The Worst Yet to Come - Presidential Candidate Predicts Continued Rise in Fuel Prices
- Esther
- Sep 14, 2024
- 1 min read

2023 presidential candidate from Nigeria's Social Democratic Party (SDP), Prince Adewole Adebayo has issued a warning to Nigerians about the future of fuel prices.
Despite Nigeria being Africa's largest oil producer, the country is grappling with severe fuel scarcity, which has forced the Nigerian National Petroleum Company (NNPC) Limited to hike pump prices from ₦650 to nearly ₦900.
This move aims to alleviate long queues at filling stations and increase supply. However, Adebayo contends that this price increase is just the beginning and will continue due to market dynamics and NNPC's financial troubles.
Adebayo urged Nigerians to "conserve their energy and tighten their belts for more challenging economic times soon." He emphasized that the current hike in fuel prices is inevitable and will not be reversed anytime soon.
According to him, President Bola Tinubu's administration is using the NNPCL to artificially lower prices, but this approach is unsustainable given the company's mounting debt and financial issues.
The presidential candidate also criticized the government's decision to end the fuel subsidy, calling it a "poorly planned and executed policy change." He recalled his earlier prediction that removing the subsidy would lead to higher oil prices, stating, "One of the greatest mistakes you could make is to adopt a policy of removing the subsidy."

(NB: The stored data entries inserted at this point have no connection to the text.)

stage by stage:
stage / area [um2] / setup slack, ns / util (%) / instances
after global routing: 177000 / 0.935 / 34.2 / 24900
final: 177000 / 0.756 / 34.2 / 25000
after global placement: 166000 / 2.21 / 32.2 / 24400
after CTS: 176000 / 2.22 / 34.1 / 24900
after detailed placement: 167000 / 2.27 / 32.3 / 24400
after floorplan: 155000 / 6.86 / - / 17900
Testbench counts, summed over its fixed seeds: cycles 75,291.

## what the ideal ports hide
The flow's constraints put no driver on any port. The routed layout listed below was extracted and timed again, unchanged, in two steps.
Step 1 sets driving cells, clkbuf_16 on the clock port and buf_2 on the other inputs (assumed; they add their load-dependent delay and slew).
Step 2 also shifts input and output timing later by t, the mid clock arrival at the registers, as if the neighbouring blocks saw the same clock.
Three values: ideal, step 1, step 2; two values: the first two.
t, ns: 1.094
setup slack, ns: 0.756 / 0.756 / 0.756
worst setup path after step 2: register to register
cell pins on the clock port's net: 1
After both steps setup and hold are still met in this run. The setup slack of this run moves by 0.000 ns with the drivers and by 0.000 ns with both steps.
Context: an optimization exercise on an open-source flow, tuned for small area, a short achievable clock period and few clock cycles per item. The choices shown serve that exercise and are no tape-out recipe.
Function was checked by simulation only, so behaviour that the tests miss may differ from the original.

### design/flow/config.mk
export PLATFORM = sky130hd
export DESIGN_NAME = fab_tile_alu
export DESIGN_NICKNAME = fab_tile_alu
export VERILOG_FILES = /design/flow/design.v
export SDC_FILE = /design/flow/constraint.sdc
export NUM_CORES = 4
export LEC_CHECK = 0
export ABC_AREA = 1
export CAP_MARGIN = 20
export CORE_MARGIN = 2
export CORE_UTILIZATION = 25
export PLACE_DENSITY = 0.45
export SETUP_SLACK_MARGIN = 0.8
export SLEW_MARGIN = 20
### design/flow/design.v
module fab_align (
    input  wire [23:0] v,
    input  wire        fill,
    input  wire [5:0]  sa,
    output wire [47:0] u
);
    wire [47:0] s0 = {v, {24{fill}}};
    wire [47:0] s1 = sa[5] ? {{32{s0[47]}}, s0[47:32]} : s0;
    wire [47:0] s2 = sa[4] ? {{16{s1[47]}}, s1[47:16]} : s1;
    wire [47:0] s3 = sa[3] ? {{8{s2[47]}},  s2[47:8]}  : s2;
    wire [47:0] s4 = sa[2] ? {{4{s3[47]}},  s3[47:4]}  : s3;
    wire [47:0] s5 = sa[1] ? {{2{s4[47]}},  s4[47:2]}  : s4;
    assign      u  = sa[0] ? {s5[47], s5[47:1]}        : s5;
endmodule
module fab_round (
    input  wire [47:0] u,
    output wire [46:0] a
);
    wire [23:0] inc = u[24:1] + 24'd1;
    assign a = u[0] ? {{23{inc[23]}}, inc} : u[47:1];
endmodule
module fab_mul (
    input  wire [23:0] a,
    input  wire [23:0] b,
    output wire [47:0] p
);
    wire [24:0] bx = {b, 1'b0};
    wire [24:0] ax = {a[23], a};           
    reg  [47:0] acc;
    reg  [24:0] mag, pp;
    reg         one, two, neg;
    integer i;
    always @(*) begin
        acc = 48'd0;
        for (i = 0; i < 12; i = i + 1)
            acc = acc - (48'd1 << (24 + 2 * i));
        for (i = 0; i < 12; i = i + 1) begin
            one = bx[2*i+1] ^ bx[2*i];
            two = (bx[2*i+2] & ~bx[2*i+1] & ~bx[2*i]) | (~bx[2*i+2] & bx[2*i+1] & bx[2*i]);
            neg = bx[2*i+2];
            mag = ({25{one}} & ax) | ({25{two}} & {ax[23:0], 1'b0});
            pp  = mag ^ {25{neg}};
            acc = acc + ({23'd0, ~pp[24], pp[23:0]} << (2 * i)) + ({47'd0, neg} << (2 * i));
        end
    end
    assign p = acc;
endmodule
module fab_sat24 #(
    parameter W = 49
) (
    input  wire [W-1:0] v,
    output wire [23:0]  y,
    output wire         sat
);
    wire hi_ok = (v[W-1:23] == {(W-23){1'b0}});
    wire lo_ok = (v[W-1:23] == {(W-23){1'b1}});
    assign sat = ~(hi_ok | lo_ok);
    assign y   = sat ? {v[W-1], {23{~v[W-1]}}} : v[23:0];
endmodule
module fab_tile_alu (
    input  wire        clk,
    input  wire        rst,
    input  wire        in_valid,
    output wire        in_ready,
    input  wire [3:0]  kind,
    input  wire [3:0]  used,
    input  wire [23:0] x0,
    input  wire [23:0] x1,
    input  wire [23:0] x2,
    input  wire [23:0] x3,
    input  wire [4:0]  pt0,
    input  wire [4:0]  pt1,
    input  wire [4:0]  pt2,
    input  wire [4:0]  pt3,
    input  wire [4:0]  out_pt,
    input  wire [28:0] prm0,
    input  wire [28:0] prm1,
    input  wire [28:0] prm2,
    input  wire [23:0] y_prev,
    output reg         out_valid,
    output reg  [23:0] y,
    output reg         sat,
    output reg         pin
);
    localparam NSTEP = 2;                
    localparam NITER = 13;               
    localparam NBITS = NSTEP * NITER;    
    wire kSUM  = (kind == 4'h1);
    wire kGAIN = (kind == 4'h2);
    wire kMUL  = (kind == 4'h3);
    wire kLIM  = (kind == 4'h6);
    wire kMM   = (kind == 4'h7);
    wire kSEL  = (kind == 4'h8);
    wire kCMP  = (kind == 4'h9);
    wire kREC  = (kind == 4'hB);
    wire [23:0] xw0 = used[0] ? x0 : 24'd0;
    wire [23:0] xw1 = used[1] ? x1 : 24'd0;
    wire [23:0] xw2 = used[2] ? x2 : 24'd0;
    wire [23:0] xw3 = used[3] ? x3 : 24'd0;
    wire [23:0] P0  = prm0[23:0];
    wire lim_lo_p = kLIM & ~used[1];
    wire lim_hi_p = kLIM & ~used[2];
    wire rec_bad  = ~used[0] | x0[23] | (x0 == 24'd0);
    reg         r1_v;
    reg  [23:0] r1_s0, r1_s1, r1_s2, r1_s3;
    reg  [4:0]  r1_t0, r1_f0, r1_f1, r1_f2, r1_f3, r1_q, r1_pc;
    reg         r1_ex0, r1_ex1, r1_ex2, r1_ex3;
    reg  [7:0]  r1_sg;
    reg  [3:0]  r1_used;
    reg         r1_mx, r1_selp, r1_fill;
    reg         r1_SUM, r1_GAIN, r1_PROD, r1_LIM, r1_MM, r1_SEL, r1_CMP, r1_RECB, r1_REC;
    reg  [23:0] r1_S;
    reg         rdy;
    assign in_ready = rdy;
    wire acc = in_valid & rdy;
    always @(posedge clk) begin
        r1_s0 <= kREC ? (P0 ^ {24{P0[23]}}) : (kCMP ? xw1 : xw0);
        r1_s1 <= (kGAIN | lim_lo_p) ? P0 : ((kREC | kCMP) ? xw0 : xw1);
        r1_s2 <= kCMP ? P0 : (lim_hi_p ? prm1[23:0] : xw2);
        r1_s3 <= (kLIM | kCMP) ? y_prev : xw3;
        r1_t0 <= kCMP ? pt0 : out_pt;
        r1_f0 <= kCMP ? pt1 : pt0;
        r1_f1 <= pt1; r1_f2 <= pt2; r1_f3 <= pt3;
        r1_q  <= out_pt; r1_pc <= prm0[28:24];
        r1_ex0 <= 1'b0;
        r1_ex1 <= lim_lo_p | kCMP;
        r1_ex2 <= lim_hi_p | kCMP;
        r1_ex3 <= kLIM | kCMP;
        r1_sg  <= kSUM ? prm0[7:0] : 8'd0;
        r1_used <= used;
        r1_mx  <= prm0[0];
        r1_selp <= (xw2 != 24'd0);
        r1_fill <= kREC & P0[23];
        r1_SUM <= kSUM; r1_GAIN <= kGAIN; r1_PROD <= kGAIN | kMUL; r1_LIM <= kLIM;
        r1_MM <= kMM; r1_SEL <= kSEL; r1_CMP <= kCMP;
        r1_RECB <= kREC & rec_bad; r1_REC <= kREC & ~rec_bad;
        r1_S <= prm2[23:0];
    end
    function [5:0] sa_of(input [4:0] t, input [4:0] f, input ex);
        sa_of = ex ? 6'd23 : (6'd23 - {1'b0, t} + {1'b0, f});
    endfunction
    wire [6:0] e1     = {2'b0, r1_q} + {2'b0, r1_f0} - {2'b0, r1_pc} + 7'd1;
    wire       e1_hi  = ~e1[6] & (e1[5:0] > 6'd24);
    wire [5:0] sa_rec = e1_hi ? (6'd48 - e1[5:0]) : (6'd24 - e1[5:0]);
    wire [5:0] sa0 = r1_REC ? sa_rec : sa_of(r1_t0, r1_f0, r1_ex0);
    wire [5:0] sa1 = sa_of(r1_q, r1_f1, r1_ex1);
    wire [5:0] sa2 = sa_of(r1_q, r1_f2, r1_ex2);
    wire [5:0] sa3 = sa_of(r1_q, r1_f3, r1_ex3);
    wire [47:0] u0, u1, u2, u3;
    wire [46:0] a0, a1, a2, a3;
    fab_align al0 (.v(r1_s0), .fill(r1_fill), .sa(sa0), .u(u0));
    fab_align al1 (.v(r1_s1), .fill(1'b0),    .sa(sa1), .u(u1));
    fab_align al2 (.v(r1_s2), .fill(1'b0),    .sa(sa2), .u(u2));
    fab_align al3 (.v(r1_s3), .fill(1'b0),    .sa(sa3), .u(u3));
    fab_round rd0 (.u(u0), .a(a0));
    fab_round rd1 (.u(u1), .a(a1));
    fab_round rd2 (.u(u2), .a(a2));
    fab_round rd3 (.u(u3), .a(a3));
    wire [47:0] prod;
    fab_mul u_mul (.a(r1_s0), .b(r1_s1), .p(prod));
    wire [6:0]  spp = 7'd23 - {2'b0, r1_q} + {2'b0, r1_f0} + {2'b0, (r1_GAIN ? r1_pc : r1_f1)};
    wire [24:0] cm_a = {r1_s1[23], r1_s1} - {r1_s2[23], r1_s2};
    wire [24:0] cm_b = {r1_s1[23], r1_s1} + {r1_s2[23], r1_s2};
    wire [25:0] slo  = {{2{r1_s3[23]}}, r1_s3} - {2'b0, r1_S};
    wire [25:0] shi  = {{2{r1_s3[23]}}, r1_s3} + {2'b0, r1_S};
    reg         r2_v;
    reg  [46:0] r2_a0, r2_a1, r2_a2, r2_a3;
    reg  [47:0] r2_prod;
    reg  [6:0]  r2_spp;
    reg  [25:0] r2_shi;
    reg         r2_snz;
    reg  [7:0]  r2_sg;
    reg  [3:0]  r2_used;
    reg         r2_mx, r2_selp;
    reg         r2_SUM, r2_PROD, r2_LIM, r2_MM, r2_SEL, r2_CMP, r2_RECB;
    always @(posedge clk) begin
        r2_a0 <= a0;
        r2_a1 <= r1_CMP ? {{22{cm_a[24]}}, cm_a} : a1;
        r2_a2 <= r1_CMP ? {{22{cm_b[24]}}, cm_b} : a2;
        r2_a3 <= r1_LIM ? {{21{slo[25]}}, slo} : a3;
        r2_prod <= prod;
        r2_spp <= spp;
        r2_shi <= shi;
        r2_snz <= (r1_S != 24'd0);
        r2_sg <= r1_sg;
        r2_used <= r1_used;
        r2_mx <= r1_mx;
        r2_selp <= r1_selp;
        r2_SUM <= r1_SUM; r2_PROD <= r1_PROD; r2_LIM <= r1_LIM; r2_MM <= r1_MM;
        r2_SEL <= r1_SEL; r2_CMP <= r1_CMP; r2_RECB <= r1_RECB;
    end
    function [48:0] term(input [46:0] a, input [1:0] c);
        case (c)
            2'b01:   term = {{2{a[46]}}, a};
            2'b11:   term = ~{{2{a[46]}}, a};
            default: term = 49'd0;
        endcase
    endfunction
    wire [48:0] sum = term(r2_a0, r2_sg[1:0]) + term(r2_a1, r2_sg[3:2])
                    + term(r2_a2, r2_sg[5:4]) + term(r2_a3, r2_sg[7:6])
                    + (r2_sg[1:0] == 2'b11) + (r2_sg[3:2] == 2'b11)
                    + (r2_sg[5:4] == 2'b11) + (r2_sg[7:6] == 2'b11);
    wire L   = $signed(r2_a1) > $signed(r2_a0);
    wire H   = $signed(r2_a0) > $signed(r2_a2);
    wire M   = $signed(r2_a1) > $signed(r2_a2);
    wire E   = (r2_a0 == r2_a2);
    wire G32 = $signed(r2_a3) > $signed(r2_a2);
    wire selA = ~r2_used[0] | (r2_used[1] & (L ~^ r2_mx));
    wire selB = ~r2_used[2] | (r2_used[3] & (G32 ~^ r2_mx));
    wire [46:0] wA = selA ? r2_a1 : r2_a0;
    wire [46:0] wB = selB ? r2_a3 : r2_a2;
    wire uA = r2_used[0] | r2_used[1];
    wire uB = r2_used[2] | r2_used[3];
    wire gtBA  = $signed(wB) > $signed(wA);
    wire selAB = ~uA | (uB & (gtBA ~^ r2_mx));
    wire [46:0] mm = (uA | uB) ? (selAB ? wB : wA) : 47'd0;
    wire [46:0] sel_v = r2_selp ? r2_a1 : r2_a0;
    wire sel_hi = (~L & H) | (L & M);
    wire sel_lo = L & ~M;
    wire [46:0] c2 = sel_hi ? r2_a2 : (sel_lo ? r2_a1 : r2_a0);
    wire pin1 = (~L & H) | (L & (~M | ~E));
    wire c_lo = r2_snz & ($signed(c2) < $signed(r2_a3));
    wire c_hi = r2_snz & ($signed(c2) > $signed({{21{r2_shi[25]}}, r2_shi}));
    wire [46:0] c3 = c_lo ? r2_a3 : (c_hi ? {{21{r2_shi[25]}}, r2_shi} : c2);
    wire l_pin = pin1 | c_lo | c_hi;
    wire [23:0] cmp_y = L ? 24'h7F_FFFF : (H ? 24'h00_0000 : r2_a3[23:0]);
    wire signed [71:0] psh = $signed({r2_prod, 24'd0}) >>> r2_spp;
    wire        p_ovf = ~((psh[71:25] == {47{1'b0}}) | (psh[71:25] == {47{1'b1}}));
    wire [26:0] p_r   = {psh[25], psh[25:0]} + 27'd1;
    wire [25:0] p_rr  = p_r[26:1];
    wire        p_sat = p_ovf | ~((p_rr[25:23] == 3'b000) | (p_rr[25:23] == 3'b111));
    wire [23:0] p_y   = p_sat ? {r2_prod[47], {23{~r2_prod[47]}}} : p_rr[23:0];
    reg  [48:0] wres;
    always @(*) begin
        if (r2_SUM)      wres = sum;
        else if (r2_LIM) wres = {{2{c3[46]}}, c3};
        else if (r2_MM)  wres = {{2{mm[46]}}, mm};
        else             wres = {{2{sel_v[46]}}, sel_v};
    end
    wire [23:0] w_y;
    wire        w_sat;
    fab_sat24 #(.W(49)) u_sat (.v(wres), .y(w_y), .sat(w_sat));
    reg  [23:0] o_y;
    reg         o_sat;
    always @(*) begin
        if (r2_SUM | r2_LIM | r2_MM | r2_SEL) begin
            o_y = w_y; o_sat = w_sat;
        end else if (r2_PROD) begin
            o_y = p_y; o_sat = p_sat;
        end else if (r2_CMP) begin
            o_y = cmp_y; o_sat = 1'b0;
        end else if (r2_RECB) begin
            o_y = 24'h7F_FFFF; o_sat = 1'b1;
        end else begin
            o_y = 24'd0; o_sat = 1'b0;
        end
    end
    wire [47:0] dv_w   = e1_hi ? {u0[23:0], {24{r1_fill}}} : u0;
    wire        dv_bg  = e1_hi & (u0[47:24] != 24'd0);
    reg  [22:0] dv_d;
    reg  [22:0] dv_r;
    reg  [NBITS-1:0] dv_q;
    reg         dv_sgn, dv_big;
    reg         dv_it, dv_first, dv_fin;
    reg  [3:0]  dv_cnt;
    function [23+NBITS-1:0] dstep(input [22:0] r, input [NBITS-1:0] q, input [22:0] d);
        reg [23:0] t;
        begin
            t = {r, q[NBITS-1]};
            if (t >= {1'b0, d}) begin
                t = t - {1'b0, d};
                dstep = {t[22:0], q[NBITS-2:0], 1'b1};
            end else begin
                dstep = {t[22:0], q[NBITS-2:0], 1'b0};
            end
        end
    endfunction
    reg  [22:0]      st_r [0:NSTEP];
    reg  [NBITS-1:0] st_q [0:NSTEP];
    integer k;
    always @(*) begin
        st_r[0] = dv_r;
        st_q[0] = dv_q;
        for (k = 0; k < NSTEP; k = k + 1)
            {st_r[k+1], st_q[k+1]} = dstep(st_r[k], st_q[k], dv_d);
    end
    wire [22:0] dv_top = {dv_r[22-(NBITS-25):0], dv_q[NBITS-1:25]};
    wire        dv_ovf = dv_big | (dv_r[22:23-(NBITS-25)] != 0) | (dv_top >= dv_d);
    wire [24:0] gm   = dv_q[24:0];
    wire [25:0] g_t  = dv_sgn ? ~{2'b0, gm[24:1]} : {2'b0, gm[24:1]};
    wire [25:0] g_r  = g_t + {25'd0, gm[0] ^ dv_sgn};
    wire        g_sat = ~((g_r[25:23] == 3'b000) | (g_r[25:23] == 3'b111));
    wire [23:0] g_y   = g_sat ? {dv_sgn, {23{~dv_sgn}}} : g_r[23:0];
    wire dv_load = r1_v & r1_REC;
    always @(posedge clk) begin
        if (rst) begin
            r1_v      <= 1'b0;
            r2_v      <= 1'b0;
            rdy       <= 1'b1;
            dv_it     <= 1'b0;
            dv_fin    <= 1'b0;
            out_valid <= 1'b0;
        end else begin
            r1_v      <= acc;
            r2_v      <= r1_v & ~r1_REC;
            out_valid <= 1'b0;
            if (acc & kREC & ~rec_bad) rdy <= 1'b0;
            if (r2_v) begin
                y         <= o_y;
                sat       <= o_sat;
                pin       <= r2_LIM & l_pin;
                out_valid <= 1'b1;
            end
            dv_fin <= 1'b0;
            if (dv_fin) begin
                y         <= g_y;
                sat       <= g_sat;
                pin       <= 1'b0;
                out_valid <= 1'b1;
            end
            if (dv_it) begin
                dv_first <= 1'b0;
                dv_cnt   <= dv_cnt - 4'd1;
                if (dv_cnt == 4'd1) rdy <= 1'b1;
                if (dv_first & dv_ovf) begin
                    dv_it     <= 1'b0;
                    y         <= {dv_sgn, {23{~dv_sgn}}};
                    sat       <= 1'b1;
                    pin       <= 1'b0;
                    out_valid <= 1'b1;
                    rdy       <= 1'b1;
                end else if (dv_cnt == 4'd0) begin
                    dv_it  <= 1'b0;
                    dv_fin <= 1'b1;
                end
            end
            if (dv_load) begin
                dv_it    <= 1'b1;
                dv_first <= 1'b1;
                dv_cnt   <= NITER - 1;
                if (NITER == 1) rdy <= 1'b1;
            end
        end
    end
    always @(posedge clk) begin
        if (dv_load) begin
            dv_d   <= r1_s1[22:0];
            dv_r   <= dv_w[47:NBITS];
            dv_q   <= dv_w[NBITS-1:0];
            dv_sgn <= r1_fill;
            dv_big <= dv_bg;
        end else if (dv_it) begin
            dv_r <= st_r[NSTEP];
            dv_q <= st_q[NSTEP];
        end
    end
endmodule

This ongoing fuel crisis highlights broader economic challenges and policy debates in Nigeria, particularly concerning energy supply and pricing strategies. The scarcity, caused by the NNPC's inability to meet its debt obligations to international petroleum marketers, has persisted for weeks, leading to widespread public discontent. Opposition parties and labor unions have strongly resisted the price hikes, criticizing the government's handling of the situation.